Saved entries

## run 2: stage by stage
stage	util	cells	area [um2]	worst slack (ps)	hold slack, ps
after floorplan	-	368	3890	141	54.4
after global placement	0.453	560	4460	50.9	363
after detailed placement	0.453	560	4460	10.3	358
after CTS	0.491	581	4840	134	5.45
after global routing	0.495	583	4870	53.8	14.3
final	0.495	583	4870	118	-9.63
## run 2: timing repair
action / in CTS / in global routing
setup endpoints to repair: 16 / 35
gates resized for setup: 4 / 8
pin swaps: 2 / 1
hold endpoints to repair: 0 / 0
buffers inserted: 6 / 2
File: src/adc_sel_map.svh
// Purpose: Offsets, field positions, reset values and timing counts for the input selector
// Assumes: Included by bare name from the design modules
// Notes:   Definitions only; no logic lives here
`ifndef ADC_SEL_MAP_SVH
`define ADC_SEL_MAP_SVH

// ----------------------------------------------------------------------
// Register addressing on the high data lines
// ----------------------------------------------------------------------
`define CFG_ADDR_LO      10
`define CFG_ADDR_HI      11
`define CFG_ADDR_CR0     2'h0
`define CFG_ADDR_CR1     2'h1
`define CFG_WIDTH        10
`define BUS_WIDTH        12

// ----------------------------------------------------------------------
// Input and test configuration fields
// ----------------------------------------------------------------------
`define CR0_VREF_BIT     0
`define CR0_MODE_BIT     1
`define CR0_PD_BIT       2
`define CR0_SEL_LO       3
`define CR0_SEL_HI       7
`define CR0_CHAN_LO      3
`define CR0_CHAN_HI      4
`define CR0_DIFF_LO      5
`define CR0_DIFF_HI      6
`define CR0_SCAN_BIT     7
`define CR0_TEST_LO      8
`define CR0_TEST_HI      9
`define CR0_RESET_VALUE  10'h020

// ----------------------------------------------------------------------
// Queue and interface configuration fields
// ----------------------------------------------------------------------
`define CR1_SOFT_RST_BIT 0
`define CR1_OVERFLOW_FLAG_BIT     1
`define CR1_TRIG_LO      2
`define CR1_TRIG_HI      3
`define CR1_AV_TYPE_BIT  4
`define CR1_AV_POL_BIT   5
`define CR1_RW_BIT       6
`define CR1_FMT_BIT      7
`define CR1_OFFSET_BIT   8
`define CR1_REGISTER_READBACK_BIT    9
`define CR1_RESET_VALUE  10'h030

// ----------------------------------------------------------------------
// Pin synchroniser depth
// ----------------------------------------------------------------------
`define SYNC_STAGES      2

`endif

File: src/adc_sel_pkg.sv
// Purpose: Types shared by the input selector modules
// Assumes: adc_sel_map.svh holds the numbers
// Notes:   Source codes are what the analog front end is told to convert
package adc_sel_pkg;

	// ------------------------------------------------------------------
	// Conversion source
	// ------------------------------------------------------------------
	typedef enum logic [3:0] {
		SRC_A_POS   = 4'h0,
		SRC_A_NEG   = 4'h1,
		SRC_B_POS   = 4'h2,
		SRC_B_NEG   = 4'h3,
		SRC_DIFF_A  = 4'h4,
		SRC_DIFF_B  = 4'h5,
		SRC_REF_HI  = 4'h6,
		SRC_REF_MID = 4'h7,
		SRC_REF_LO  = 4'h8,
		SRC_NONE    = 4'hF
	} src_t;

	// ------------------------------------------------------------------
	// Test field values
	// ------------------------------------------------------------------
	typedef enum logic [1:0] {
		TEST_NORMAL = 2'h0,
		TEST_REF_HI = 2'h1,
		TEST_REF_MD = 2'h2,
		TEST_REF_LO = 2'h3
	} test_t;

endpackage

File: src/adc_input_select.sv
// Purpose: Control registers and input selection for a four-input sampling converter
// Assumes: Parallel bus pins are asynchronous; conversion events come from core logic
// Notes:   Writes take effect a few clocks after the write strobe falls
`timescale 1ns/100ps
`default_nettype none
`include "adc_sel_map.svh"

// What this block does
// - Bits 3 and 4 of the input configuration choose which input or pair is converted.
// - Bit 5 selects differential, with 00100 giving pair A and 00101 giving pair B.
// - Bits 6 and 7 select the autoscan setup when several inputs repeat in sequence.
// - With bits 7 to 5 clear, channel codes 0 to 3 pick the four single-ended inputs.
// - Code 10001 alternates between the two A inputs single-ended.
// - Code 10010 cycles through A positive, A negative and B positive.
// - Code 10011 cycles through all four single-ended inputs.
// - Code 10101 alternates A positive with the B differential pair.
// - Code 10110 cycles A positive, A negative, then the B pair.
// - Code 11001 alternates the A pair and the B pair.
// - Bits 8 and 9 are the test field, and 00 means normal conversion.
// - Test values 01, 10 and 11 convert the upper, mid and lower reference.
// - The second register is ten bits; trigger, strobe and format are stored, reset and overflow are not.
// - After reset the channel field is 00, bit 5 is 1, bit 6 is 0 and scan is off.
// - Writing 1 to the soft reset bit restores both registers to their reset values.
module adc_input_select (
	input  wire logic                    core_clk_i,
	input  wire logic                    rst_n_i,
	input  wire logic [`BUS_WIDTH-1:0]   bus_data_i,
	input  wire logic                    bus_wr_n_i,
	input  wire logic                    bus_rd_n_i,
	input  wire logic                    conv_done_i,
	input  wire logic                    queue_overflow_i,
	output logic      [`CFG_WIDTH-1:0]   read_data_o,
	output logic                         read_data_oe_o,
	output adc_sel_pkg::src_t            convert_src_o,
	output logic      [1:0]              seq_index_o,
	output logic                         scan_active_o,
	output logic                         vref_external_o,
	output logic                         single_conv_mode_o,
	output logic                         power_down_o,
	output logic      [1:0]              trigger_level_o,
	output logic                         avail_pulse_type_o,
	output logic                         avail_active_high_o,
	output logic                         strobe_rw_style_o,
	output logic                         output_number_format_o,
	output logic                         offset_enable_o,
	output logic                         register_readback_o,
	output logic                         queue_clear_o,
	output logic                         soft_reset_o
);
	import adc_sel_pkg::*;

	// ------------------------------------------------------------------
	// Pin synchronisation
	// ------------------------------------------------------------------
	// Data and strobes share one synchroniser so they stay aligned
	logic [`BUS_WIDTH+1:0] pins_sync;
	logic [`BUS_WIDTH-1:0] data_s;
	logic                  wr_n_s;
	logic                  rd_n_s;

	// Strobe stages reset high, the idle level of the pins
	pin_sync #(
		.WIDTH       (`BUS_WIDTH + 2),
		.RESET_LEVEL ({2'h3, {`BUS_WIDTH{1'b0}}})
	) u_pin_sync (
		.core_clk_i (core_clk_i),
		.rst_n_i    (rst_n_i),
		.async_i    ({bus_rd_n_i, bus_wr_n_i, bus_data_i}),
		.sync_o     (pins_sync)
	);

	// Address rides on the two top data lines
	assign data_s = pins_sync[`BUS_WIDTH-1:0];
	assign wr_n_s = pins_sync[`BUS_WIDTH];
	assign rd_n_s = pins_sync[`BUS_WIDTH+1];

	// ------------------------------------------------------------------
	// Register state
	// ------------------------------------------------------------------
	// Configuration words, flags and strobe history
	logic [`CFG_WIDTH-1:0] cr0_reg;
	logic [`CFG_WIDTH-1:0] cr0_next;
	logic [`CFG_WIDTH-1:0] cr1_reg;
	logic [`CFG_WIDTH-1:0] cr1_next;
	logic                  overflow_flag_reg;
	logic                  overflow_flag_next;
	logic                  wr_prev_reg;
	logic                  rd_prev_reg;
	logic                  qclr_reg;
	logic                  qclr_next;
	logic                  srst_reg;
	logic                  srst_next;
	logic [`CFG_WIDTH-1:0] rdata_reg;
	logic [`CFG_WIDTH-1:0] rdata_next;
	logic                  oe_reg;
	logic                  wr_pulse;
	logic                  rd_pulse;
	logic                  wr_cr0;
	logic                  wr_cr1;
	logic                  soft_rst;
	logic [1:0]            addr_s;

	// Strobe edges seen on synchronised pins
	assign wr_pulse = wr_prev_reg & ~wr_n_s;
	assign rd_pulse = rd_prev_reg & ~rd_n_s;
	assign addr_s   = data_s[`CFG_ADDR_HI:`CFG_ADDR_LO];
	// Addresses 2 and 3 match neither decode and are dropped
	assign wr_cr0   = wr_pulse && (addr_s == `CFG_ADDR_CR0);
	assign wr_cr1   = wr_pulse && (addr_s == `CFG_ADDR_CR1);
	assign soft_rst = wr_cr1 && data_s[`CR1_SOFT_RST_BIT];

	// Register updates; soft reset beats an ordinary write in the same cycle
	always_comb begin
		// Registers hold by default; pulses last one cycle
		cr0_next   = cr0_reg;
		cr1_next   = cr1_reg;
		qclr_next  = 1'b0;
		srst_next  = soft_rst;
		rdata_next = rdata_reg;
		// Overflow events win over a clearing read
		overflow_flag_next  = queue_overflow_i | (overflow_flag_reg & ~rd_pulse);
		if (soft_rst) begin
			cr0_next  = `CR0_RESET_VALUE;
			cr1_next  = `CR1_RESET_VALUE;
			overflow_flag_next = queue_overflow_i;
		end else if (wr_cr0) begin
			cr0_next = data_s[`CFG_WIDTH-1:0];
		end else if (wr_cr1) begin
			// ten-bit layout; bits 0 and 1 are not stored
			cr1_next  = {data_s[`CFG_WIDTH-1:`CR1_TRIG_LO], 2'h0};
			qclr_next = data_s[`CR1_OVERFLOW_FLAG_BIT];
		end
		// Reads return the queue/interface register with the live overflow flag
		if (rd_pulse) begin
			rdata_next = {cr1_reg[`CFG_WIDTH-1:`CR1_TRIG_LO], overflow_flag_reg, 1'b0};
		end
	end

	always_ff @(posedge core_clk_i or negedge rst_n_i) begin
		if (!rst_n_i) begin
			cr0_reg     <= `CR0_RESET_VALUE;
			cr1_reg     <= `CR1_RESET_VALUE;
			overflow_flag_reg    <= 1'b0;
			wr_prev_reg <= 1'b1;
			rd_prev_reg <= 1'b1;
			qclr_reg    <= 1'b0;
			srst_reg    <= 1'b0;
			rdata_reg   <= '0;
			oe_reg      <= 1'b0;
		end else begin
			cr0_reg     <= cr0_next;
			cr1_reg     <= cr1_next;
			overflow_flag_reg    <= overflow_flag_next;
			wr_prev_reg <= wr_n_s;
			rd_prev_reg <= rd_n_s;
			qclr_reg    <= qclr_next;
			srst_reg    <= srst_next;
			rdata_reg   <= rdata_next;
			oe_reg      <= ~rd_n_s;
		end
	end

	// ------------------------------------------------------------------
	// Input selection
	// ------------------------------------------------------------------
	// Registered source keeps decode glitches off the front end
	src_t       seq_src;
	logic [1:0] seq_idx;
	logic       seq_scan;
	src_t       src_reg;
	src_t       src_next;
	logic [1:0] idx_reg;
	logic       scan_reg;
	test_t      test_mode;

	// An input register write or a soft reset restarts the scan at its first entry
	// Each finished conversion advances the scan by one entry
	scan_sequencer u_scan (
		.core_clk_i (core_clk_i),
		.rst_n_i    (rst_n_i),
		.sel_code_i (cr0_reg[`CR0_SEL_HI:`CR0_SEL_LO]),
		.restart_i  (wr_cr0 | soft_rst),
		.step_i     (conv_done_i),
		.src_o      (seq_src),
		.index_o    (seq_idx),
		.scan_o     (seq_scan)
	);

	// Test field read as a typed value for the override
	assign test_mode = test_t'(cr0_reg[`CR0_TEST_HI:`CR0_TEST_LO]);

	always_comb begin
		case (test_mode)
			TEST_NORMAL: src_next = seq_src;
			TEST_REF_HI: src_next = SRC_REF_HI;
			TEST_REF_MD: src_next = SRC_REF_MID;
			TEST_REF_LO: src_next = SRC_REF_LO;
			default:     src_next = seq_src;
		endcase
	end

	// Source flops; reset shows the default pair A
	always_ff @(posedge core_clk_i or negedge rst_n_i) begin
		if (!rst_n_i) begin
			src_reg  <= SRC_DIFF_A;
			idx_reg  <= 2'h0;
			scan_reg <= 1'b0;
		end else begin
			src_reg  <= src_next;
			idx_reg  <= seq_idx;
			scan_reg <= seq_scan;
		end
	end

	// ------------------------------------------------------------------
	// Outputs, all from flops
	// ------------------------------------------------------------------
	// Stored-only settings go straight out of their register bits
	assign read_data_o            = rdata_reg;
	assign read_data_oe_o         = oe_reg;
	assign convert_src_o          = src_reg;
	assign seq_index_o            = idx_reg;
	assign scan_active_o          = scan_reg;
	assign vref_external_o        = cr0_reg[`CR0_VREF_BIT];
	assign single_conv_mode_o     = cr0_reg[`CR0_MODE_BIT];
	assign power_down_o           = cr0_reg[`CR0_PD_BIT];
	assign trigger_level_o        = cr1_reg[`CR1_TRIG_HI:`CR1_TRIG_LO];
	assign avail_pulse_type_o     = cr1_reg[`CR1_AV_TYPE_BIT];
	assign avail_active_high_o    = cr1_reg[`CR1_AV_POL_BIT];
	assign strobe_rw_style_o      = cr1_reg[`CR1_RW_BIT];
	assign output_number_format_o = cr1_reg[`CR1_FMT_BIT];
	assign offset_enable_o        = cr1_reg[`CR1_OFFSET_BIT];
	assign register_readback_o    = cr1_reg[`CR1_REGISTER_READBACK_BIT];
	assign queue_clear_o          = qclr_reg;
	assign soft_reset_o           = srst_reg;

	// ------------------------------------------------------------------
	// Checks
	// ------------------------------------------------------------------
	a_soft_reset_restore: assert property (@(posedge core_clk_i) disable iff (!rst_n_i)
		soft_rst |=> (cr0_reg == `CR0_RESET_VALUE) && (cr1_reg == `CR1_RESET_VALUE))
		else $error("soft reset did not restore registers");
	a_default_diff_pair: assert property (@(posedge core_clk_i) disable iff (!rst_n_i)
		soft_rst && !conv_done_i |=> ##1 convert_src_o == SRC_DIFF_A)
		else $error("default selection is not pair A");
	a_single_ended_pick: assert property (@(posedge core_clk_i) disable iff (!rst_n_i)
		(cr0_reg[`CR0_SEL_HI:`CR0_DIFF_LO] == 3'h0) && (test_mode == TEST_NORMAL)
		|=> convert_src_o == src_t'({2'h0, $past(cr0_reg[`CR0_CHAN_HI:`CR0_CHAN_LO])}))
		else $error("single-ended pick wrong");
	a_diff_pair_pick: assert property (@(posedge core_clk_i) disable iff (!rst_n_i)
		(cr0_reg[`CR0_SEL_HI:`CR0_SEL_LO] == 5'h05) && (test_mode == TEST_NORMAL)
		|=> convert_src_o == SRC_DIFF_B)
		else $error("differential pair B not selected");
	a_test_ref_select: assert property (@(posedge core_clk_i) disable iff (!rst_n_i)
		(test_mode == TEST_REF_LO) |=> convert_src_o == SRC_REF_LO)
		else $error("lower reference not selected in test");
	a_overflow_read_clear: assert property (@(posedge core_clk_i) disable iff (!rst_n_i)
		rd_pulse && !queue_overflow_i
		|=> !overflow_flag_reg && (read_data_o[`CR1_OVERFLOW_FLAG_BIT] == $past(overflow_flag_reg)))
		else $error("overflow flag not cleared by read");
	a_scan_restart_write: assert property (@(posedge core_clk_i) disable iff (!rst_n_i)
		wr_cr0 |=> ##1 seq_index_o == 2'h0)
		else $error("scan did not restart after reconfiguration");
	a_cfg0_write_lands: assert property (@(posedge core_clk_i) disable iff (!rst_n_i)
		wr_cr0 |=> cr0_reg == $past(data_s[`CFG_WIDTH-1:0]))
		else $error("input register write lost");
	// Queue register behaviour
	a_overflow_set_wins: assert property (@(posedge core_clk_i) disable iff (!rst_n_i)
		queue_overflow_i |=> overflow_flag_reg)
		else $error("overflow event lost");
	a_queue_clear_pulse: assert property (@(posedge core_clk_i) disable iff (!rst_n_i)
		wr_cr1 && !soft_rst |=> queue_clear_o == $past(data_s[`CR1_OVERFLOW_FLAG_BIT]))
		else $error("queue clear pulse wrong");
	a_cfg1_fields_stored: assert property (@(posedge core_clk_i) disable iff (!rst_n_i)
		wr_cr1 && !soft_rst |=> cr1_reg == {$past(data_s[`CFG_WIDTH-1:`CR1_TRIG_LO]), 2'h0})
		else $error("queue register fields not stored");
	a_read_returns_cfg1: assert property (@(posedge core_clk_i) disable iff (!rst_n_i)
		rd_pulse |=> read_data_o[`CFG_WIDTH-1:`CR1_TRIG_LO]
		== $past(cr1_reg[`CFG_WIDTH-1:`CR1_TRIG_LO]))
		else $error("read word does not match queue register");
	a_soft_beats_clear: assert property (@(posedge core_clk_i) disable iff (!rst_n_i)
		soft_rst |=> soft_reset_o && !queue_clear_o)
		else $error("soft reset pulse wrong");
	a_soft_clears_overflow_flag: assert property (@(posedge core_clk_i) disable iff (!rst_n_i)
		soft_rst && !queue_overflow_i |=> !overflow_flag_reg)
		else $error("soft reset left overflow set");
	// Test override
	a_test_hi_select: assert property (@(posedge core_clk_i) disable iff (!rst_n_i)
		(test_mode == TEST_REF_HI) |=> convert_src_o == SRC_REF_HI)
		else $error("upper reference not selected in test");
	a_test_mid_select: assert property (@(posedge core_clk_i) disable iff (!rst_n_i)
		(test_mode == TEST_REF_MD) |=> convert_src_o == SRC_REF_MID)
		else $error("mid reference not selected in test");
	// Main scenarios
	c_soft_reset: cover property (@(posedge core_clk_i) disable iff (!rst_n_i) soft_rst);
	c_test_mid: cover property (@(posedge core_clk_i) disable iff (!rst_n_i)
		convert_src_o == SRC_REF_MID);
	c_scan_pair_b: cover property (@(posedge core_clk_i) disable iff (!rst_n_i)
		scan_active_o && (convert_src_o == SRC_DIFF_B));
	c_overflow_read: cover property (@(posedge core_clk_i) disable iff (!rst_n_i)
		rd_pulse && overflow_flag_reg);

endmodule
`default_nettype wire

File: src/pin_sync.sv
// Purpose: Two-flop synchroniser for a group of pin inputs
// Assumes: Pins are quasi-static around strobes
// Notes:   First stage feeds only the second stage
`timescale 1ns/100ps
`default_nettype none
`include "adc_sel_map.svh"

module pin_sync #(
	parameter int               WIDTH       = 1,
	parameter logic [WIDTH-1:0] RESET_LEVEL = '0
) (
	input  wire logic             core_clk_i,
	input  wire logic             rst_n_i,
	input  wire logic [WIDTH-1:0] async_i,
	output logic      [WIDTH-1:0] sync_o
);
	// ------------------------------------------------------------------
	// Per-bit stages
	// ------------------------------------------------------------------
	genvar gi;
	generate
		for (gi = 0; gi < WIDTH; gi++) begin : g_bit
			logic [`SYNC_STAGES-1:0] stage_reg;
			logic [`SYNC_STAGES-1:0] stage_next;
			// Shift in the pin
			always_comb begin
				stage_next = {stage_reg[`SYNC_STAGES-2:0], async_i[gi]};
			end
			// Stages reset to the pin's idle level, so release makes no false edge
			always_ff @(posedge core_clk_i or negedge rst_n_i) begin
				if (!rst_n_i) begin
					stage_reg <= {`SYNC_STAGES{RESET_LEVEL[gi]}};
				end else begin
					stage_reg <= stage_next;
				end
			end
			assign sync_o[gi] = stage_reg[`SYNC_STAGES-1];
		end
	endgenerate

endmodule
`default_nettype wire

File: src/scan_sequencer.sv
// Purpose: Decodes the five selection bits and steps through autoscan entries
// Assumes: step_i pulses once per finished conversion, restart_i on reconfiguration
// Notes:   Reserved codes give SRC_NONE; the host never writes them
`timescale 1ns/100ps
`default_nettype none
`include "adc_sel_map.svh"

module scan_sequencer (
	input  wire logic              core_clk_i,
	input  wire logic              rst_n_i,
	input  wire logic [4:0]        sel_code_i,
	input  wire logic              restart_i,
	input  wire logic              step_i,
	output adc_sel_pkg::src_t      src_o,
	output logic      [1:0]        index_o,
	output logic                   scan_o
);
	import adc_sel_pkg::*;

	logic [1:0] index_reg;
	logic [1:0] index_next;
	logic [1:0] last_index;

	// ------------------------------------------------------------------
	// Sequence tables
	// ------------------------------------------------------------------
	function automatic logic [1:0] last_of(input logic [4:0] code);
		case (code)
			5'h11:   last_of = 2'h1;
			5'h12:   last_of = 2'h2;
			5'h13:   last_of = 2'h3;
			5'h15:   last_of = 2'h1;
			5'h16:   last_of = 2'h2;
			5'h19:   last_of = 2'h1;
			default: last_of = 2'h0;
		endcase
	endfunction

	function automatic src_t entry_of(input logic [4:0] code, input logic [1:0] idx);
		case (code)
			5'h00, 5'h01, 5'h02, 5'h03: entry_of = src_t'({2'h0, code[1:0]});
			5'h04:   entry_of = SRC_DIFF_A;
			5'h05:   entry_of = SRC_DIFF_B;
			5'h11:   entry_of = src_t'({3'h0, idx[0]});
			5'h12, 5'h13: entry_of = src_t'({2'h0, idx});
			5'h15:   entry_of = idx[0] ? SRC_DIFF_B : SRC_A_POS;
			5'h16:   entry_of = (idx == 2'h2) ? SRC_DIFF_B : src_t'({3'h0, idx[0]});
			5'h19:   entry_of = idx[0] ? SRC_DIFF_B : SRC_DIFF_A;
			default: entry_of = SRC_NONE;
		endcase
	endfunction

	// ------------------------------------------------------------------
	// Entry index
	// ------------------------------------------------------------------
	// advance and wrap
	always_comb begin
		last_index = last_of(sel_code_i);
		if (restart_i) begin
			index_next = 2'h0;
		end else if (step_i && (index_reg >= last_index)) begin
			index_next = 2'h0;
		end else if (step_i) begin
			index_next = index_reg + 2'h1;
		end else begin
			index_next = index_reg;
		end
	end

	always_ff @(posedge core_clk_i or negedge rst_n_i) begin
		if (!rst_n_i) begin
			index_reg <= 2'h0;
		end else begin
			index_reg <= index_next;
		end
	end

	assign src_o   = entry_of(sel_code_i, index_reg);
	assign index_o = index_reg;
	assign scan_o  = sel_code_i[4];

	// ------------------------------------------------------------------
	// Checks
	// ------------------------------------------------------------------
	a_scan_wraps_first: assert property (@(posedge core_clk_i) disable iff (!rst_n_i)
		step_i && !restart_i && (index_reg == last_index) |=> index_reg == 2'h0)
		else $error("autoscan did not wrap to first entry");
	a_scan_steps_next: assert property (@(posedge core_clk_i) disable iff (!rst_n_i)
		step_i && !restart_i && (index_reg < last_index) && $stable(sel_code_i)
		|=> index_reg == $past(index_reg) + 2'h1)
		else $error("autoscan did not step to next entry");
	a_two_pairs_alt: assert property (@(posedge core_clk_i) disable iff (!rst_n_i)
		(sel_code_i == 5'h19) |-> (src_o == (index_reg[0] ? SRC_DIFF_B : SRC_DIFF_A)))
		else $error("pair alternation wrong");
	a_four_inputs_seq: assert property (@(posedge core_clk_i) disable iff (!rst_n_i)
		(sel_code_i == 5'h13) && (index_reg == 2'h3) |-> src_o == SRC_B_NEG)
		else $error("fourth scan entry wrong");
	c_four_wrap: cover property (@(posedge core_clk_i) disable iff (!rst_n_i)
		(sel_code_i == 5'h13) && step_i && (index_reg == 2'h3));

endmodule
`default_nettype wire
--- config.mk ---
export PLATFORM = sky130hd
export DESIGN_NAME = fpc_loader
export DESIGN_NICKNAME = d
export VERILOG_FILES = /design/src/include/fpc_pkg.sv /design/src/logic/fpc_sync3.sv /design/src/logic/fpc_ratio.sv /design/src/logic/fpc_loader.sv
export VERILOG_INCLUDE_DIRS = /design/src /design/src/include
export SDC_FILE = /design/constraint.sdc
export NUM_CORES = 1
export LEC_CHECK = 0
export ABC_AREA = 1
export BUFFER_PORTS_ARGS = -buffer_cell sky130_fd_sc_hd__buf_2
export CAP_MARGIN = 20
export CORE_AREA = 2 2 251 203
export DETAILED_ROUTE_END_ITERATION = 16
export DIE_AREA = 0 0 253 205
export GPL_ROUTABILITY_DRIVEN = 1
export GPL_TIMING_DRIVEN = 0
export PLACE_DENSITY = 0.85
export SETUP_SLACK_MARGIN = 0.3
export SLEW_MARGIN = 20
export SYNTH_ARGS = -nofsm -noshare
export SYNTH_HDL_FRONTEND = slang
export SYNTH_HIERARCHICAL = 1
export SYNTH_SLANG_ARGS = --single-unit
--- constraint.sdc ---
create_clock -name aclk -period 8.6 [get_ports aclk]
set_input_delay 0 -clock aclk [delete_from_list [all_inputs] [get_ports aclk]]
set_output_delay 0 -clock aclk [all_outputs]
set_load 0.03 [all_outputs]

* Action item *
If a line in the records contains "lines", report it.

* Answer section *
// Register addressing on the high data lines
	// Address rides on the two top data lines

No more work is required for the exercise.